Una política adecuada de ciencia, tecnología y educación superior es un componente clave del desarrollo de cualquier nación. Sin ser una panacea, tenerla o no tenerla puede hacer la diferencia entre el éxito y el fracaso de los países, entre su incursión en un porvenir deseable o en la condena a la inmovilidad y el regreso a un pasado poblado de rezagos.
Así lo demuestra la historia de muchos países llamados desarrollados. Alemania, por ejemplo, en el siglo XIX, transformó sus universidades de manera ejemplar: las orientó a la investigación y creación de conocimientos. El impresionante desarrollo de esa nación, entre mediados de esa misma centuria y las primeras décadas del siglo XX, se fincó en una integración inédita de innovación cognoscitiva y generación de invenciones en la producción manufacturera.
Hoy, ese círculo virtuoso entre creación de conocimientos y su aplicación a la vida productiva es uno de los principales motores del cambio histórico. Tanto lo es que, muchas veces, trastoca los vínculos sociales “naturales”. En cierto modo, en esto consiste la modernidad: una disposición a cambiar de manera constante: nada, o casi nada, dura para siempre. Y en la base de ese cambio irrefrenable está el desarrollo imparable de la ciencia y sus aplicaciones tecnológicas.
Nunca una explicación de un fenómeno real es absoluta y eterna. Por su condición, la ciencia es una tarea inconclusa, una labor sujeta a corrección constante. Como esto es así en el terreno de las explicaciones de las cosas, también nuestra visión espiritual del ser humano y su sitio en el cosmos sufre un cambio constante. Por eso, las sociedades modernas son inestables: ni sus costumbres ni sus instituciones suelen ser refractarias a los cambios.
Lo mismo ocurre con las invenciones y los dispositivos tecnológicos. Siempre podremos tener aparatos más eficientes y mejor dotados para resolver nuestros problemas. Por consiguiente, los seres humanos estamos sometidos a una necesidad de adaptación a la innovación tecnológica que nunca podremos satisfacer del todo. Estamos condenados a rezagarnos en una carrera cuya dirección desconocemos.
Las economías y los mercados de trabajo padecen las consecuencias de todo esto, ya sea como oportunidades a explorar o como problemas a resolver. Quienes controlan el cambio tecnológico adquieren ventajas competitivas sobre los demás. Los que no pueden innovar se quedan atrás, se convierten en objeto de una suerte de colonialismo tecnológico.
Creo que los gobiernos de los países no pueden evadir la necesidad de diseñar estrategias científicas y tecnológicas. El conocimiento es un factor productivo, un componente que agrega valor a lo que se fabrica, ensambla u organiza. Es, por tanto, una variable de la que, sumada a otras, puede depender el éxito de una economía nacional.

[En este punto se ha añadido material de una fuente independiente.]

File: src/rtl/mem_port_arbiter.sv
// mem_port_arbiter
// Merges the CPU instruction-fetch port (imem_*) and the load/store port (dmem_*)
// onto one word-wide downstream memory interface (mem_*). One transaction at a
// time: the winner's address/data/mask are latched, the downstream strobe is held
// until mem_resp, and the read data plus a one-cycle resp pulse go back to the owner.
// The data port has priority over fetch.
//
// Optional build macro: MEM_ARB_FAIRNESS_EN
//   When defined, a 4-bit starve counter counts D grants issued while imem_read is
//   high; once it reaches STARVE_LIMIT and both ports request, fetch wins.
//
// Ports:
//   clk, reset_n                    clock, asynchronous active-low reset
//   imem_read/imem_address          fetch request (held until imem_resp)
//   imem_rdata/imem_resp            fetch data and one-cycle completion pulse
//   dmem_read/dmem_write            load/store request (held until dmem_resp)
//   dmem_address/dmem_wdata         data address and store data
//   dmem_byte_enable                store byte mask
//   dmem_rdata/dmem_resp            load data and one-cycle completion pulse
//   mem_read/mem_write              downstream strobes, held until mem_resp
//   mem_address/mem_wdata           latched downstream address and store data
//   mem_byte_enable                 latched mask (2'b11 on reads)
//   mem_rdata/mem_resp              downstream read data and completion pulse
module mem_port_arbiter #(
   parameter int unsigned ADDR_W       = 16,
   parameter int unsigned DATA_W       = 16,
   parameter int unsigned STARVE_LIMIT = 4
) (
   input  logic              clk,
   input  logic              reset_n,
   input  logic              imem_read,
   input  logic [ADDR_W-1:0] imem_address,
   output logic [DATA_W-1:0] imem_rdata,
   output logic              imem_resp,
   input  logic              dmem_read,
   input  logic              dmem_write,
   input  logic [ADDR_W-1:0] dmem_address,
   input  logic [DATA_W-1:0] dmem_wdata,
   input  logic [1:0]        dmem_byte_enable,
   output logic [DATA_W-1:0] dmem_rdata,
   output logic              dmem_resp,
   output logic              mem_read,
   output logic              mem_write,
   output logic [ADDR_W-1:0] mem_address,
   output logic [DATA_W-1:0] mem_wdata,
   output logic [1:0]        mem_byte_enable,
   input  logic [DATA_W-1:0] mem_rdata,
   input  logic              mem_resp
);

   // Out-of-range limits are rejected at elaboration.
   if (STARVE_LIMIT < 1 || STARVE_LIMIT > 15) begin : g_bad_starve_limit
      $error("STARVE_LIMIT must be in 1..15");
   end

   typedef enum logic [1:0] {StIdle, StGrantI, StGrantD, StDone} state_e;

   state_e            state_q, state_d;
   logic              mem_read_q, mem_read_d;
   logic              mem_write_q, mem_write_d;
   logic [ADDR_W-1:0] mem_address_q, mem_address_d;
   logic [DATA_W-1:0] mem_wdata_q, mem_wdata_d;
   logic [1:0]        mem_be_q, mem_be_d;
   logic [DATA_W-1:0] imem_rdata_q, imem_rdata_d;
   logic [DATA_W-1:0] dmem_rdata_q, dmem_rdata_d;
   logic              imem_resp_q, imem_resp_d;
   logic              dmem_resp_q, dmem_resp_d;

   logic d_req;
   logic i_wins;

   assign d_req = dmem_read | dmem_write;

`ifdef MEM_ARB_FAIRNESS_EN
   logic [3:0] starve_q, starve_d;

   assign i_wins = imem_read & (~d_req | (starve_q == 4'(STARVE_LIMIT)));

   always_comb begin
      starve_d = starve_q;
      if (state_q == StIdle) begin
         if (i_wins) begin
            starve_d = 4'd0;
         end else if (d_req) begin
            // Only D grants that made a waiting fetch wait count toward starvation.
            starve_d = imem_read ? starve_q + 4'd1 : 4'd0;
         end
      end
   end
`else
   assign i_wins = imem_read & ~d_req;
`endif

   always_comb begin
      state_d       = state_q;
      mem_read_d    = mem_read_q;
      mem_write_d   = mem_write_q;
      mem_address_d = mem_address_q;
      mem_wdata_d   = mem_wdata_q;
      mem_be_d      = mem_be_q;
      imem_rdata_d  = imem_rdata_q;
      dmem_rdata_d  = dmem_rdata_q;
      imem_resp_d   = 1'b0;
      dmem_resp_d   = 1'b0;

      unique case (state_q)
         StIdle: begin
            if (i_wins) begin
               state_d       = StGrantI;
               mem_read_d    = 1'b1;
               mem_address_d = imem_address;
               mem_be_d      = 2'b11;
            end else if (d_req) begin
               state_d       = StGrantD;
               // Read and write together is treated as a write.
               mem_write_d   = dmem_write;
               mem_read_d    = ~dmem_write;
               mem_address_d = dmem_address;
               mem_wdata_d   = dmem_wdata;
               mem_be_d      = dmem_write ? dmem_byte_enable : 2'b11;
            end
         end
         StGrantI: begin
            if (mem_resp) begin
               state_d    = StDone;
               mem_read_d = 1'b0;
               // A dropped (flushed) fetch still completes downstream but is not reported.
               if (imem_read) begin
                  imem_rdata_d = mem_rdata;
                  imem_resp_d  = 1'b1;
               end
            end
         end
         StGrantD: begin
            if (mem_resp) begin
               state_d     = StDone;
               mem_read_d  = 1'b0;
               mem_write_d = 1'b0;
               if (d_req) begin
                  dmem_rdata_d = mem_rdata;
                  dmem_resp_d  = 1'b1;
               end
            end
         end
         StDone: begin
            // Gap cycle lets the requester drop its request after resp.
            state_d = StIdle;
         end
         default: state_d = StIdle;
      endcase
   end

   always_ff @(posedge clk or negedge reset_n) begin
      if (!reset_n) begin
         state_q       <= StIdle;
         mem_read_q    <= 1'b0;
         mem_write_q   <= 1'b0;
         mem_address_q <= '0;
         mem_wdata_q   <= '0;
         mem_be_q      <= 2'b00;
         imem_rdata_q  <= '0;
         dmem_rdata_q  <= '0;
         imem_resp_q   <= 1'b0;
         dmem_resp_q   <= 1'b0;
`ifdef MEM_ARB_FAIRNESS_EN
         starve_q      <= 4'd0;
`endif
      end else begin
         state_q       <= state_d;
         mem_read_q    <= mem_read_d;
         mem_write_q   <= mem_write_d;
         mem_address_q <= mem_address_d;
         mem_wdata_q   <= mem_wdata_d;
         mem_be_q      <= mem_be_d;
         imem_rdata_q  <= imem_rdata_d;
         dmem_rdata_q  <= dmem_rdata_d;
         imem_resp_q   <= imem_resp_d;
         dmem_resp_q   <= dmem_resp_d;
`ifdef MEM_ARB_FAIRNESS_EN
         starve_q      <= starve_d;
`endif
      end
   end

   assign mem_read        = mem_read_q;
   assign mem_write       = mem_write_q;
   assign mem_address     = mem_address_q;
   assign mem_wdata       = mem_wdata_q;
   assign mem_byte_enable = mem_be_q;
   assign imem_rdata      = imem_rdata_q;
   assign dmem_rdata      = dmem_rdata_q;
   assign imem_resp       = imem_resp_q;
   assign dmem_resp       = dmem_resp_q;

endmodule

En el momento presente, signado por un afán de cambio profundo impulsado por el gobierno federal, México vive una coyuntura inédita. Entre las comunidades dedicadas a la ciencia se discute el papel que les toca jugar y lo qué debería hacer el gobierno. Entre los sectores gubernamentales se intenta poner la ciencia al servicio de la soberanía nacional y el desarrollo social.

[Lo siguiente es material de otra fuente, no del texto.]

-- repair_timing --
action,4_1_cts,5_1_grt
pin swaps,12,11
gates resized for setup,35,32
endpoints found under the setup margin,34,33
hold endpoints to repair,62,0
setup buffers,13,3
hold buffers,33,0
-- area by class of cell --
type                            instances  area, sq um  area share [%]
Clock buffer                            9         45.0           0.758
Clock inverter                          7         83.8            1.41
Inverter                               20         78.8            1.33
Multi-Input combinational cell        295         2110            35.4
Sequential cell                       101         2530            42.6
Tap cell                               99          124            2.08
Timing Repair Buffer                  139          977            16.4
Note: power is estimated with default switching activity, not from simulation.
<file path="src/rtl/multi_list_linked_list.sv">
`default_nettype none
// ============================================================================
//  Module   : multi_list_linked_list
//  Brief    : NUM_LISTS singly linked lists sharing one MAX_NODE node pool,
//             with index-, value- and end-based operations.
//  Revision : 1.0 - initial release
// ============================================================================
module multi_list_linked_list #(
    parameter  int DATA_WIDTH = 8,
    parameter  int MAX_NODE   = 16,
    parameter  int NUM_LISTS  = 4,
    localparam int ADDR_WIDTH = $clog2(MAX_NODE + 1),
    localparam int LIST_WIDTH = (NUM_LISTS > 1) ? $clog2(NUM_LISTS) : 1
) (
    input  logic                            clk,
    input  logic                            rst,
    input  logic                            op_start,
    input  logic [2:0]                      op,
    input  logic [LIST_WIDTH-1:0]           list_sel,
    input  logic [ADDR_WIDTH-1:0]           index_in,
    input  logic [DATA_WIDTH-1:0]           data_in,
    output logic                            busy,
    output logic                            op_done,
    output logic                            fault,
    output logic [DATA_WIDTH-1:0]           data_out,
    output logic [ADDR_WIDTH-1:0]           node_addr_out,
    output logic [NUM_LISTS*ADDR_WIDTH-1:0] lengths,
    output logic [NUM_LISTS-1:0]            list_empty,
    output logic [ADDR_WIDTH-1:0]           free_count,
    output logic                            full
);

    localparam int                    c_LIST_DEPTH = 1 << LIST_WIDTH;
    localparam logic [ADDR_WIDTH-1:0] c_NULL       = ADDR_WIDTH'(MAX_NODE);
    localparam logic [ADDR_WIDTH-1:0] c_ONE        = ADDR_WIDTH'(1);

    localparam logic [2:0] c_OP_READ_IDX   = 3'd0;
    localparam logic [2:0] c_OP_INSERT_IDX = 3'd1;
    localparam logic [2:0] c_OP_DELETE_VAL = 3'd2;
    localparam logic [2:0] c_OP_DELETE_IDX = 3'd3;
    localparam logic [2:0] c_OP_PUSH_FRONT = 3'd4;
    localparam logic [2:0] c_OP_POP_FRONT  = 3'd5;
    localparam logic [2:0] c_OP_PUSH_BACK  = 3'd6;
    localparam logic [2:0] c_OP_RESERVED   = 3'd7;

    localparam logic [2:0] c_ST_IDLE  = 3'd0;
    localparam logic [2:0] c_ST_WALK  = 3'd1;
    localparam logic [2:0] c_ST_LINK  = 3'd2;
    localparam logic [2:0] c_ST_DONE  = 3'd3;
    localparam logic [2:0] c_ST_FAULT = 3'd4;

    logic [2:0]            r_state;
    logic [2:0]            r_op;
    logic [LIST_WIDTH-1:0] r_list;
    logic [ADDR_WIDTH-1:0] r_tgt;
    logic [ADDR_WIDTH-1:0] r_cnt;
    logic [ADDR_WIDTH-1:0] r_cur;
    logic [ADDR_WIDTH-1:0] r_prev;
    logic [DATA_WIDTH-1:0] r_key;
    logic [DATA_WIDTH-1:0] r_data_out;
    logic [ADDR_WIDTH-1:0] r_node_addr;
    logic [ADDR_WIDTH-1:0] r_free;

    // One extra slot at index NULL lets pointer lookups stay in range.
    logic [DATA_WIDTH-1:0] r_mem  [MAX_NODE+1];
    logic [ADDR_WIDTH-1:0] r_next [MAX_NODE+1];
    logic [MAX_NODE-1:0]   r_valid;
    logic [ADDR_WIDTH-1:0] r_head [c_LIST_DEPTH];
    logic [ADDR_WIDTH-1:0] r_tail [c_LIST_DEPTH];
    logic [ADDR_WIDTH-1:0] r_len  [c_LIST_DEPTH];

    logic [ADDR_WIDTH-1:0] w_alloc;
    logic [ADDR_WIDTH-1:0] w_len;
    logic [ADDR_WIDTH-1:0] w_head;
    logic [ADDR_WIDTH-1:0] w_tail;
    logic [ADDR_WIDTH-1:0] w_tgt;
    logic [ADDR_WIDTH-1:0] w_cur_next;
    logic                  w_full;
    logic                  w_list_bad;
    logic                  w_needs_node;
    logic                  w_needs_item;
    logic                  w_idx_bound;
    logic                  w_imm_fault;
    logic                  w_head_hit;
    logic                  w_direct;
    logic                  w_walk_hit;
    logic                  w_walk_miss;

    function automatic logic f_is_ins(input logic [2:0] i_op);
        return (i_op == c_OP_INSERT_IDX) || (i_op == c_OP_PUSH_FRONT) ||
               (i_op == c_OP_PUSH_BACK);
    endfunction

    function automatic logic f_is_del(input logic [2:0] i_op);
        return (i_op == c_OP_DELETE_VAL) || (i_op == c_OP_DELETE_IDX) ||
               (i_op == c_OP_POP_FRONT);
    endfunction

    // Lowest-index free node wins.
    always_comb begin
        w_alloc = c_NULL;
        for (int i = MAX_NODE - 1; i >= 0; i--) begin
            if (!r_valid[i]) begin
                w_alloc = ADDR_WIDTH'(i);
            end
        end
    end

    always_comb begin
        w_len        = r_len[list_sel];
        w_head       = r_head[list_sel];
        w_tail       = r_tail[list_sel];
        w_full       = (r_free == '0);
        w_list_bad   = (int'(list_sel) >= NUM_LISTS);
        w_needs_node = f_is_ins(op);
        w_needs_item = f_is_del(op) || (op == c_OP_READ_IDX);
        w_idx_bound  = ((op == c_OP_READ_IDX) || (op == c_OP_DELETE_IDX)) &&
                       (index_in >= w_len);
        w_imm_fault  = (op == c_OP_RESERVED) || w_list_bad ||
                       (w_needs_node && w_full) ||
                       (w_needs_item && (w_len == '0)) || w_idx_bound;
        // Inserting past the end clamps to an append.
        if ((op == c_OP_INSERT_IDX) && (index_in >= w_len)) begin
            w_tgt = w_len;
        end else begin
            w_tgt = index_in;
        end
        w_head_hit = (r_mem[w_head] == data_in);
        w_direct   = (op == c_OP_PUSH_FRONT) || (op == c_OP_POP_FRONT) ||
                     (((op == c_OP_READ_IDX) || (op == c_OP_INSERT_IDX) ||
                       (op == c_OP_DELETE_IDX)) && (w_tgt == '0)) ||
                     ((op == c_OP_DELETE_VAL) && w_head_hit);
    end

    always_comb begin
        w_cur_next  = r_next[r_cur];
        w_walk_miss = (r_op == c_OP_DELETE_VAL) && (r_cur == c_NULL);
        if (r_op == c_OP_DELETE_VAL) begin
            w_walk_hit = (r_cur != c_NULL) && (r_mem[r_cur] == r_key);
        end else begin
            w_walk_hit = (r_cnt == r_tgt);
        end
    end

    always_ff @(posedge clk or posedge rst) begin
        if (rst) begin
            r_state     <= c_ST_IDLE;
            r_op        <= '0;
            r_list      <= '0;
            r_tgt       <= '0;
            r_cnt       <= '0;
            r_cur       <= c_NULL;
            r_prev      <= c_NULL;
            r_key       <= '0;
            r_data_out  <= '0;
            r_node_addr <= '0;
            r_free      <= ADDR_WIDTH'(MAX_NODE);
            r_valid     <= '0;
            for (int i = 0; i <= MAX_NODE; i++) begin
                r_next[i] <= c_NULL;
            end
            for (int l = 0; l < c_LIST_DEPTH; l++) begin
                r_head[l] <= c_NULL;
                r_tail[l] <= c_NULL;
                r_len[l]  <= '0;
            end
        end else begin
            case (r_state)
                c_ST_IDLE: begin
                    if (op_start) begin
                        r_op   <= op;
                        r_list <= list_sel;
                        r_key  <= data_in;
                        r_tgt  <= w_tgt;
                        if (w_imm_fault) begin
                            r_state <= c_ST_FAULT;
                        end else if (op == c_OP_PUSH_BACK) begin
                            r_cur   <= c_NULL;
                            r_prev  <= w_tail;
                            r_cnt   <= '0;
                            r_state <= c_ST_LINK;
                        end else if (w_direct) begin
                            r_cur   <= w_head;
                            r_prev  <= c_NULL;
                            r_cnt   <= '0;
                            r_state <= c_ST_LINK;
                        end else begin
                            // Head already examined; the walk starts at position 1.
                            r_cur   <= r_next[w_head];
                            r_prev  <= w_head;
                            r_cnt   <= c_ONE;
                            r_state <= c_ST_WALK;
                        end
                    end
                end
                c_ST_WALK: begin
                    if (w_walk_miss) begin
                        r_state <= c_ST_FAULT;
                    end else if (w_walk_hit) begin
                        r_state <= c_ST_LINK;
                    end else begin
                        r_prev <= r_cur;
                        r_cur  <= w_cur_next;
                        r_cnt  <= r_cnt + c_ONE;
                    end
                end
                c_ST_LINK: begin
                    if (r_op == c_OP_READ_IDX) begin
                        r_data_out  <= r_mem[r_cur];
                        r_node_addr <= r_cur;
                    end else if (f_is_ins(r_op)) begin
                        // New node goes between prev and cur.
                        for (int i = 0; i < MAX_NODE; i++) begin
                            if (ADDR_WIDTH'(i) == w_alloc) begin
                                r_valid[i] <= 1'b1;
                            end
                        end
                        r_next[w_alloc] <= r_cur;
                        if (r_prev == c_NULL) begin
                            r_head[r_list] <= w_alloc;
                        end else begin
                            r_next[r_prev] <= w_alloc;
                        end
                        if (r_cur == c_NULL) begin
                            r_tail[r_list] <= w_alloc;
                        end
                        r_len[r_list] <= r_len[r_list] + c_ONE;
                        r_free        <= r_free - c_ONE;
                    end else begin
                        for (int i = 0; i < MAX_NODE; i++) begin
                            if (ADDR_WIDTH'(i) == r_cur) begin
                                r_valid[i] <= 1'b0;
                            end
                        end
                        r_next[r_cur] <= c_NULL;
                        if (r_prev == c_NULL) begin
                            r_head[r_list] <= w_cur_next;
                        end else begin
                            r_next[r_prev] <= w_cur_next;
                        end
                        if (r_cur == r_tail[r_list]) begin
                            r_tail[r_list] <= r_prev;
                        end
                        r_len[r_list] <= r_len[r_list] - c_ONE;
                        r_free        <= r_free + c_ONE;
                        r_data_out    <= r_mem[r_cur];
                        r_node_addr   <= r_cur;
                    end
                    r_state <= c_ST_DONE;
                end
                c_ST_DONE: begin
                    r_state <= c_ST_IDLE;
                end
                c_ST_FAULT: begin
                    r_state <= c_ST_IDLE;
                end
                default: begin
                    r_state <= c_ST_IDLE;
                end
            endcase
        end
    end

    // Payload RAM carries no reset; validity is tracked separately.
    always_ff @(posedge clk) begin
        if ((r_state == c_ST_LINK) && f_is_ins(r_op)) begin
            r_mem[w_alloc] <= r_key;
        end
    end

    assign busy          = (r_state != c_ST_IDLE);
    assign op_done       = (r_state == c_ST_DONE) || (r_state == c_ST_FAULT);
    assign fault         = (r_state == c_ST_FAULT);
    assign data_out      = r_data_out;
    assign node_addr_out = r_node_addr;
    assign free_count    = r_free;
    assign full          = (r_free == '0);

    generate
        for (genvar g = 0; g < NUM_LISTS; g++) begin : g_status
            assign lengths[g*ADDR_WIDTH +: ADDR_WIDTH] = r_len[g];
            assign list_empty[g]                       = (r_len[g] == '0);
        end
    endgenerate

endmodule
`default_nettype wire

</file>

La década de los setenta, con la creación del CONACYT, supuso un hito para la formación de una comunidad científica nacional. También lo ha sido la modernización de las universidades públicas impulsada, de manera clara, a partir de los años ochenta. La apertura de nuestra economía al mundo, y nuestra inserción al espacio mercantil norteamericano, no se acompañó de una política de fortalecimiento científico que nos permitiera ser más competitivos.
Hoy, otra vez, tenemos la oportunidad para relanzar una política científica y tecnológica que sirva de palanca al desarrollo nacional. Y como en muchas cosas de lo público, la palabra clave es la palabra política, entendida como disposición al acuerdo de voluntades para actuar concertadamente en aras de un interés que vaya más allá de ellas mismas.
Junto con una política eficaz de producción y transmisión de conocimientos, formación de recursos humanos y construcción de infraestructura científica, es necesario llegar a acuerdos entre el sector científico y educativo y el sector empresarial y social. De poco sirve tener investigadores aislados y que sus resultados no se apliquen en la solución de problemas públicos, o que no se incorporen en la producción de invenciones y servicios que aprovechen oportunidades económicas.
La ciencia, la cultura, las humanidades son bienes públicos. Se deben cultivar por lo que representan en sí mismos, porque enriquecen nuestras vidas y ensanchan nuestras oportunidades de todo tipo. Pero también se tienen que poner al servicio de los demás, de nuestras comunidades y sus aspiraciones a una vida mejor. No hay contradicción en esto. La clave es entendernos y remar hacia el mismo puerto.